▶ [What is expected]
Filter the entries and keep only the lines where the string "bits" appears.

--------------------------------

`src/design/fbpa_pkg.sv`:
```
// Shared types and constants of the fixed block pool allocator.
`default_nettype none
package fbpa_pkg;

    localparam int CAPACITY  = 256;
    localparam int ADDR_W    = 32;
    localparam int BSIZE_W   = 17;
    localparam int CFG_IDX_W = 1;
    localparam int TOTAL_W   = 32;

    localparam logic [CFG_IDX_W-1:0] CFG_BASE_ADDR  = 1'b0;
    localparam logic [CFG_IDX_W-1:0] CFG_BLOCK_SIZE = 1'b1;

    localparam logic ACT_ALLOC = 1'b0;
    localparam logic ACT_FREE  = 1'b1;

    localparam logic [BSIZE_W-1:0] BSIZE_RESET = BSIZE_W'(64);

    typedef enum logic [2:0] {
        ST_OK      = 3'd0,
        ST_EMPTY   = 3'd1,
        ST_NULL    = 3'd2,
        ST_INVALID = 3'd3,
        ST_FULL    = 3'd4
    } t_status;

    typedef enum logic [2:0] {
        S_IDLE,
        S_MUL,
        S_ADD,
        S_DIV,
        S_DONE
    } t_state;

    typedef struct packed {
        logic               done;
        logic [ADDR_W-1:0]  quot;
        logic [BSIZE_W-1:0] rem;
    } t_div_res;

    typedef struct packed {
        logic pop;
        logic push;
    } t_stk_op;

endpackage
`default_nettype wire

```
`src/design/fbpa_req_if.sv`:
```
// Request channel: action and address beats into the allocator.
`default_nettype none
interface fbpa_req_if;
    logic                        valid;
    logic                        ready;
    logic                        action;
    logic [fbpa_pkg::ADDR_W-1:0] address;

    modport source (output valid, output action, output address, input ready);
    modport sink (input valid, input action, input address, output ready);
endinterface
`default_nettype wire

```
`src/design/fbpa_rsp_if.sv`:
```
// Response channel: status, block address and counters out of the allocator.
`default_nettype none
interface fbpa_rsp_if #(
    parameter int CAPACITY = fbpa_pkg::CAPACITY
);
    localparam int CNT_W = $clog2(CAPACITY + 1);

    logic                         valid;
    logic                         ready;
    fbpa_pkg::t_status            status;
    logic [fbpa_pkg::ADDR_W-1:0]  block_address;
    logic [CNT_W-1:0]             in_use;
    logic [CNT_W-1:0]             highest_in_use;
    logic [fbpa_pkg::TOTAL_W-1:0] total_allocated;
    logic [fbpa_pkg::TOTAL_W-1:0] total_freed;

    modport source (output valid, output status, output block_address, output in_use,
                    output highest_in_use, output total_allocated, output total_freed,
                    input ready);
    modport sink (input valid, input status, input block_address, input in_use,
                  input highest_in_use, input total_allocated, input total_freed,
                  output ready);
endinterface
`default_nettype wire

```
`src/design/fbpa_div.sv`:
```
// Restoring divider, one quotient bit per cycle, for block offset over block size.
`default_nettype none
module fbpa_div (
    input  wire logic                          i_clk,
    input  wire logic                          i_rst_n,
    input  wire logic                          i_start,
    input  wire logic [fbpa_pkg::ADDR_W-1:0]   i_dividend,
    input  wire logic [fbpa_pkg::BSIZE_W-1:0]  i_divisor,
    output fbpa_pkg::t_div_res                 o_res
);
    localparam int DVD_W = fbpa_pkg::ADDR_W;
    localparam int DVS_W = fbpa_pkg::BSIZE_W;
    localparam int STP_W = $clog2(DVD_W);

    logic             r_busy;
    logic             r_done;
    logic [STP_W-1:0] r_step;
    logic [DVD_W-1:0] r_q;
    logic [DVS_W-1:0] r_rem;
    logic [DVS_W-1:0] r_dvs;

    logic [DVS_W:0]   w_trial;
    logic [DVS_W:0]   w_diff;
    logic             w_fits;

    assign w_trial = {r_rem, r_q[DVD_W-1]};
    assign w_diff  = w_trial - {1'b0, r_dvs};
    assign w_fits  = ~w_diff[DVS_W];

    always_ff @(posedge i_clk) begin
        if (!i_rst_n) begin
            r_busy <= 1'b0;
            r_done <= 1'b0;
            r_step <= '0;
        end else begin
            r_done <= 1'b0;
            if (i_start) begin
                r_busy <= 1'b1;
                r_step <= '0;
            end else if (r_busy) begin
                r_step <= r_step + 1'b1;
                if (r_step == STP_W'(DVD_W - 1)) begin
                    r_busy <= 1'b0;
                    r_done <= 1'b1;
                end
            end
        end
    end

    always_ff @(posedge i_clk) begin
        if (i_start) begin
            r_q   <= i_dividend;
            r_rem <= '0;
            r_dvs <= i_divisor;
        end else if (r_busy) begin
            r_q   <= {r_q[DVD_W-2:0], w_fits};
            r_rem <= w_fits ? w_diff[DVS_W-1:0] : w_trial[DVS_W-1:0];
        end
    end

    assign o_res.done = r_done;
    assign o_res.quot = r_q;
    assign o_res.rem  = r_rem;

endmodule
`default_nettype wire

```
`src/design/fbpa_stack.sv`:
```
// Free-index stack in a synchronous memory; entries never pushed read as their own position.
`default_nettype none
module fbpa_stack #(
    parameter int CAPACITY = fbpa_pkg::CAPACITY
) (
    input  wire logic                                       i_clk,
    input  wire logic                                       i_rst_n,
    input  wire fbpa_pkg::t_stk_op                          i_op,
    input  wire logic [(CAPACITY > 1 ? $clog2(CAPACITY) : 1)-1:0] i_push_data,
    output logic [(CAPACITY > 1 ? $clog2(CAPACITY) : 1)-1:0]      o_top,
    output logic [$clog2(CAPACITY + 1)-1:0]                 o_count
);
    localparam int IDX_W = CAPACITY > 1 ? $clog2(CAPACITY) : 1;
    localparam int CNT_W = $clog2(CAPACITY + 1);

    logic [IDX_W-1:0] mem [CAPACITY];

    logic [CNT_W-1:0] r_count;
    logic [CNT_W-1:0] r_low;
    logic [IDX_W-1:0] r_mem_q;
    logic [IDX_W-1:0] r_pos;
    logic             r_dflt;

    logic [CNT_W-1:0] w_pos;

    assign w_pos = r_count - 1'b1;

    // r_low is the lowest depth ever reached; positions below it were never pushed
    always_ff @(posedge i_clk) begin
        if (!i_rst_n) begin
            r_count <= CNT_W'(CAPACITY);
            r_low   <= CNT_W'(CAPACITY);
        end else if (i_op.pop) begin
            r_count <= w_pos;
            if (w_pos < r_low) begin
                r_low <= w_pos;
            end
        end else if (i_op.push) begin
            r_count <= r_count + 1'b1;
        end
    end

    always_ff @(posedge i_clk) begin
        if (i_op.push) begin
            mem[r_count[IDX_W-1:0]] <= i_push_data;
        end
        if (i_op.pop) begin
            r_mem_q <= mem[w_pos[IDX_W-1:0]];
        end
    end

    always_ff @(posedge i_clk) begin
        if (i_op.pop) begin
            r_pos  <= w_pos[IDX_W-1:0];
            r_dflt <= w_pos < r_low;
        end
    end

    assign o_top   = r_dflt ? r_pos : r_mem_q;
    assign o_count = r_count;

endmodule
`default_nettype wire

```
`src/design/fixed_block_pool_allocator.sv`:
```
// Top level of the fixed block pool allocator: control, counters and response register.
//
// Hands out and takes back equal-size blocks of a pool of CAPACITY blocks that starts at
// base_address. Free block indices sit on a LIFO stack in a one-port synchronous memory,
// ascending after reset, so the first allocate returns the highest block; no clearing pass
// is needed after reset. One request beat is worked on at a time. An allocate passes
// through memory read, multiply, add and response load. A free of an address at or above
// base_address runs the 32-step restoring divider that finds the block index and checks
// alignment; a null free, a free below the pool and a failed allocate go straight to the
// response load. The response sits in an output register, and a new request is accepted
// while it waits to be taken. Configuration writes must be made while no request is in
// flight.
`default_nettype none
module fixed_block_pool_allocator #(
    parameter int CAPACITY = fbpa_pkg::CAPACITY
) (
    input  wire logic                             i_clk,
    input  wire logic                             i_rst_n,
    input  wire logic                             i_cfg_we,
    input  wire logic [fbpa_pkg::CFG_IDX_W-1:0]   i_cfg_idx,
    input  wire logic [fbpa_pkg::ADDR_W-1:0]      i_cfg_data,
    fbpa_req_if.sink                              i_req,
    fbpa_rsp_if.source                            o_rsp
);
    localparam int IDX_W   = CAPACITY > 1 ? $clog2(CAPACITY) : 1;
    localparam int CNT_W   = $clog2(CAPACITY + 1);
    localparam int ADDR_W  = fbpa_pkg::ADDR_W;
    localparam int BSIZE_W = fbpa_pkg::BSIZE_W;
    localparam int TOTAL_W = fbpa_pkg::TOTAL_W;
    localparam int PROD_W  = IDX_W + BSIZE_W;

    fbpa_pkg::t_state  r_state;
    fbpa_pkg::t_state  n_state;

    logic [ADDR_W-1:0]  r_base;
    logic [BSIZE_W-1:0] r_bsize;
    logic [CNT_W-1:0]   r_in_use;
    logic [CNT_W-1:0]   r_high;
    logic [TOTAL_W-1:0] r_alloc_tot;
    logic [TOTAL_W-1:0] r_free_tot;
    logic [PROD_W-1:0]  r_prod;
    logic [ADDR_W-1:0]  r_res_addr;
    fbpa_pkg::t_status  r_status;

    logic               r_rsp_valid;
    fbpa_pkg::t_status  r_rsp_status;
    logic [ADDR_W-1:0]  r_rsp_addr;
    logic [CNT_W-1:0]   r_rsp_in_use;
    logic [CNT_W-1:0]   r_rsp_high;
    logic [TOTAL_W-1:0] r_rsp_alloc;
    logic [TOTAL_W-1:0] r_rsp_free;

    logic               w_ready;
    logic               w_acc;
    logic               w_div_start;
    logic               w_div_ok;
    logic               w_load;
    logic [BSIZE_W-1:0] w_bs_eff;
    logic [CNT_W-1:0]   w_in_use_inc;
    fbpa_pkg::t_stk_op  w_stk_op;
    fbpa_pkg::t_div_res w_div;
    logic [IDX_W-1:0]   w_top;
    logic [CNT_W-1:0]   w_count;

    assign w_bs_eff     = (r_bsize == '0) ? BSIZE_W'(1) : r_bsize;
    assign w_ready      = (r_state == fbpa_pkg::S_IDLE);
    assign w_acc        = i_req.valid & w_ready;
    assign w_in_use_inc = r_in_use + 1'b1;
    assign w_div_ok     = (w_div.rem == '0) && (w_div.quot < ADDR_W'(CAPACITY));

    fbpa_stack #(
        .CAPACITY (CAPACITY)
    ) u_stack (
        .i_clk       (i_clk),
        .i_rst_n     (i_rst_n),
        .i_op        (w_stk_op),
        .i_push_data (w_div.quot[IDX_W-1:0]),
        .o_top       (w_top),
        .o_count     (w_count)
    );

    fbpa_div u_div (
        .i_clk      (i_clk),
        .i_rst_n    (i_rst_n),
        .i_start    (w_div_start),
        .i_dividend (i_req.address - r_base),
        .i_divisor  (w_bs_eff),
        .o_res      (w_div)
    );

    always_comb begin
        w_stk_op.pop  = 1'b0;
        w_stk_op.push = 1'b0;
        w_div_start   = 1'b0;
        w_load        = 1'b0;
        unique case (r_state)
            fbpa_pkg::S_IDLE: begin
                w_stk_op.pop  = w_acc && (i_req.action == fbpa_pkg::ACT_ALLOC)
                                && (w_count != '0);
                w_div_start   = w_acc && (i_req.action == fbpa_pkg::ACT_FREE)
                                && (i_req.address != '0) && (i_req.address >= r_base);
            end
            fbpa_pkg::S_DIV: begin
                w_stk_op.push = w_div.done && w_div_ok && (w_count < CNT_W'(CAPACITY));
            end
            fbpa_pkg::S_DONE: begin
                w_load = !r_rsp_valid || o_rsp.ready;
            end
            default: begin
            end
        endcase
    end

    always_comb begin
        n_state = r_state;
        unique case (r_state)
            fbpa_pkg::S_IDLE: begin
                if (w_stk_op.pop) begin
                    n_state = fbpa_pkg::S_MUL;
                end else if (w_div_start) begin
                    n_state = fbpa_pkg::S_DIV;
                end else if (w_acc) begin
                    n_state = fbpa_pkg::S_DONE;
                end
            end
            fbpa_pkg::S_MUL: n_state = fbpa_pkg::S_ADD;
            fbpa_pkg::S_ADD: n_state = fbpa_pkg::S_DONE;
            fbpa_pkg::S_DIV: begin
                if (w_div.done) begin
                    n_state = fbpa_pkg::S_DONE;
                end
            end
            fbpa_pkg::S_DONE: begin
                if (w_load) begin
                    n_state = fbpa_pkg::S_IDLE;
                end
            end
            default: n_state = fbpa_pkg::S_IDLE;
        endcase
    end

    always_ff @(posedge i_clk) begin
        if (!i_rst_n) begin
            r_state <= fbpa_pkg::S_IDLE;
        end else begin
            r_state <= n_state;
        end
    end

    always_ff @(posedge i_clk) begin
        if (!i_rst_n) begin
            r_base  <= '0;
            r_bsize <= fbpa_pkg::BSIZE_RESET;
        end else if (i_cfg_we) begin
            unique case (i_cfg_idx)
                fbpa_pkg::CFG_BASE_ADDR:  r_base  <= i_cfg_data;
                fbpa_pkg::CFG_BLOCK_SIZE: r_bsize <= i_cfg_data[BSIZE_W-1:0];
                default: begin
                end
            endcase
        end
    end

    always_ff @(posedge i_clk) begin
        if (!i_rst_n) begin
            r_in_use    <= '0;
            r_high      <= '0;
            r_alloc_tot <= '0;
            r_free_tot  <= '0;
        end else if (r_state == fbpa_pkg::S_ADD) begin
            r_in_use <= w_in_use_inc;
            if (w_in_use_inc > r_high) begin
                r_high <= w_in_use_inc;
            end
            if (r_alloc_tot != '1) begin
                r_alloc_tot <= r_alloc_tot + 1'b1;
            end
        end else if (w_stk_op.push) begin
            if (r_in_use != '0) begin
                r_in_use <= r_in_use - 1'b1;
            end
            if (r_free_tot != '1) begin
                r_free_tot <= r_free_tot + 1'b1;
            end
        end
    end

    always_ff @(posedge i_clk) begin
        if (w_acc) begin
            r_res_addr <= '0;
            if (i_req.action == fbpa_pkg::ACT_ALLOC) begin
                r_status <= fbpa_pkg::ST_EMPTY;
            end else if (i_req.address == '0) begin
                r_status <= fbpa_pkg::ST_NULL;
            end else begin
                r_status <= fbpa_pkg::ST_INVALID;
            end
        end
        if (r_state == fbpa_pkg::S_MUL) begin
            r_prod <= PROD_W'(w_top) * PROD_W'(w_bs_eff);
        end
        if (r_state == fbpa_pkg::S_ADD) begin
            r_res_addr <= r_base + ADDR_W'(r_prod);
            r_status   <= fbpa_pkg::ST_OK;
        end
        if ((r_state == fbpa_pkg::S_DIV) && w_div.done && w_div_ok) begin
            r_status <= (w_count < CNT_W'(CAPACITY)) ? fbpa_pkg::ST_OK : fbpa_pkg::ST_FULL;
        end
    end

    always_ff @(posedge i_clk) begin
        if (!i_rst_n) begin
            r_rsp_valid <= 1'b0;
        end else if (w_load) begin
            r_rsp_valid <= 1'b1;
        end else if (o_rsp.ready) begin
            r_rsp_valid <= 1'b0;
        end
    end

    always_ff @(posedge i_clk) begin
        if (w_load) begin
            r_rsp_status  <= r_status;
            r_rsp_addr    <= r_res_addr;
            r_rsp_in_use  <= r_in_use;
            r_rsp_high    <= r_high;
            r_rsp_alloc   <= r_alloc_tot;
            r_rsp_free    <= r_free_tot;
        end
    end

    assign i_req.ready           = w_ready;
    assign o_rsp.valid           = r_rsp_valid;
    assign o_rsp.status          = r_rsp_status;
    assign o_rsp.block_address   = r_rsp_addr;
    assign o_rsp.in_use          = r_rsp_in_use;
    assign o_rsp.highest_in_use  = r_rsp_high;
    assign o_rsp.total_allocated = r_rsp_alloc;
    assign o_rsp.total_freed     = r_rsp_free;

`ifndef SYNTHESIS
    a_count_bound: assert property (@(posedge i_clk) disable iff (!i_rst_n)
        w_count <= CNT_W'(CAPACITY))
        else $error("free stack depth above capacity");

    a_pool_bound: assert property (@(posedge i_clk) disable iff (!i_rst_n)
        ({1'b0, r_in_use} + {1'b0, w_count}) <= (CNT_W + 1)'(CAPACITY))
        else $error("blocks in use plus free blocks exceed capacity");

    a_count_step: assert property (@(posedge i_clk) disable iff (!i_rst_n)
        !$stable(w_count) |-> (w_count == $past(w_count) + 1'b1)
                           || (w_count == $past(w_count) - 1'b1))
        else $error("free stack depth moved by more than one");

    a_div_state: assert property (@(posedge i_clk) disable iff (!i_rst_n)
        w_div.done |-> (r_state == fbpa_pkg::S_DIV))
        else $error("divider finished outside a free");
`endif

endmodule
`default_nettype wire

```
`src/flat_wrapper.sv`:
```
// flat-port wrapper written by rule: the top's interface ports become plain ports
module fixed_block_pool_allocator_flat 
#(
    parameter int CAPACITY = fbpa_pkg::CAPACITY
)
  (i_clk, i_rst_n, i_cfg_we, i_cfg_idx, i_cfg_data, i_req_valid, i_req_action, i_req_address, i_req_ready, o_rsp_valid, o_rsp_status, o_rsp_block_address, o_rsp_in_use, o_rsp_highest_in_use, o_rsp_total_allocated, o_rsp_total_freed, o_rsp_ready);
  fbpa_req_if i_req_i ();
  fbpa_rsp_if #(.CAPACITY(CAPACITY)) o_rsp_i ();
  input  wire logic i_clk;
  input  wire logic i_rst_n;
  input  wire logic i_cfg_we;
  input  wire logic [fbpa_pkg::CFG_IDX_W-1:0] i_cfg_idx;
  input  wire logic [fbpa_pkg::ADDR_W-1:0] i_cfg_data;
  input wire logic [$bits(i_req_i.valid)-1:0] i_req_valid;
  input wire logic [$bits(i_req_i.action)-1:0] i_req_action;
  input wire logic [$bits(i_req_i.address)-1:0] i_req_address;
  output wire logic [$bits(i_req_i.ready)-1:0] i_req_ready;
  output wire logic [$bits(o_rsp_i.valid)-1:0] o_rsp_valid;
  output wire logic [$bits(o_rsp_i.status)-1:0] o_rsp_status;
  output wire logic [$bits(o_rsp_i.block_address)-1:0] o_rsp_block_address;
  output wire logic [$bits(o_rsp_i.in_use)-1:0] o_rsp_in_use;
  output wire logic [$bits(o_rsp_i.highest_in_use)-1:0] o_rsp_highest_in_use;
  output wire logic [$bits(o_rsp_i.total_allocated)-1:0] o_rsp_total_allocated;
  output wire logic [$bits(o_rsp_i.total_freed)-1:0] o_rsp_total_freed;
  input wire logic [$bits(o_rsp_i.ready)-1:0] o_rsp_ready;
  assign i_req_i.valid = i_req_valid;
  assign i_req_i.action = i_req_action;
  assign i_req_i.address = i_req_address;
  assign i_req_ready = i_req_i.ready;
  assign o_rsp_valid = o_rsp_i.valid;
  assign o_rsp_status = o_rsp_i.status;
  assign o_rsp_block_address = o_rsp_i.block_address;
  assign o_rsp_in_use = o_rsp_i.in_use;
  assign o_rsp_highest_in_use = o_rsp_i.highest_in_use;
  assign o_rsp_total_allocated = o_rsp_i.total_allocated;
  assign o_rsp_total_freed = o_rsp_i.total_freed;
  assign o_rsp_i.ready = o_rsp_ready;
  fixed_block_pool_allocator #(.CAPACITY(CAPACITY)) u_core (.i_clk(i_clk), .i_rst_n(i_rst_n), .i_cfg_we(i_cfg_we), .i_cfg_idx(i_cfg_idx), .i_cfg_data(i_cfg_data), .i_req(i_req_i), .o_rsp(o_rsp_i));
endmodule
```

--------------------------------

▶ [Answer box]
  input wire logic [$bits(i_req_i.valid)-1:0] i_req_valid;
  input wire logic [$bits(i_req_i.action)-1:0] i_req_action;
  input wire logic [$bits(i_req_i.address)-1:0] i_req_address;
  output wire logic [$bits(i_req_i.ready)-1:0] i_req_ready;
  output wire logic [$bits(o_rsp_i.valid)-1:0] o_rsp_valid;
  output wire logic [$bits(o_rsp_i.status)-1:0] o_rsp_status;
  output wire logic [$bits(o_rsp_i.block_address)-1:0] o_rsp_block_address;
  output wire logic [$bits(o_rsp_i.in_use)-1:0] o_rsp_in_use;
  output wire logic [$bits(o_rsp_i.highest_in_use)-1:0] o_rsp_highest_in_use;
  output wire logic [$bits(o_rsp_i.total_allocated)-1:0] o_rsp_total_allocated;
  output wire logic [$bits(o_rsp_i.total_freed)-1:0] o_rsp_total_freed;
  input wire logic [$bits(o_rsp_i.ready)-1:0] o_rsp_ready;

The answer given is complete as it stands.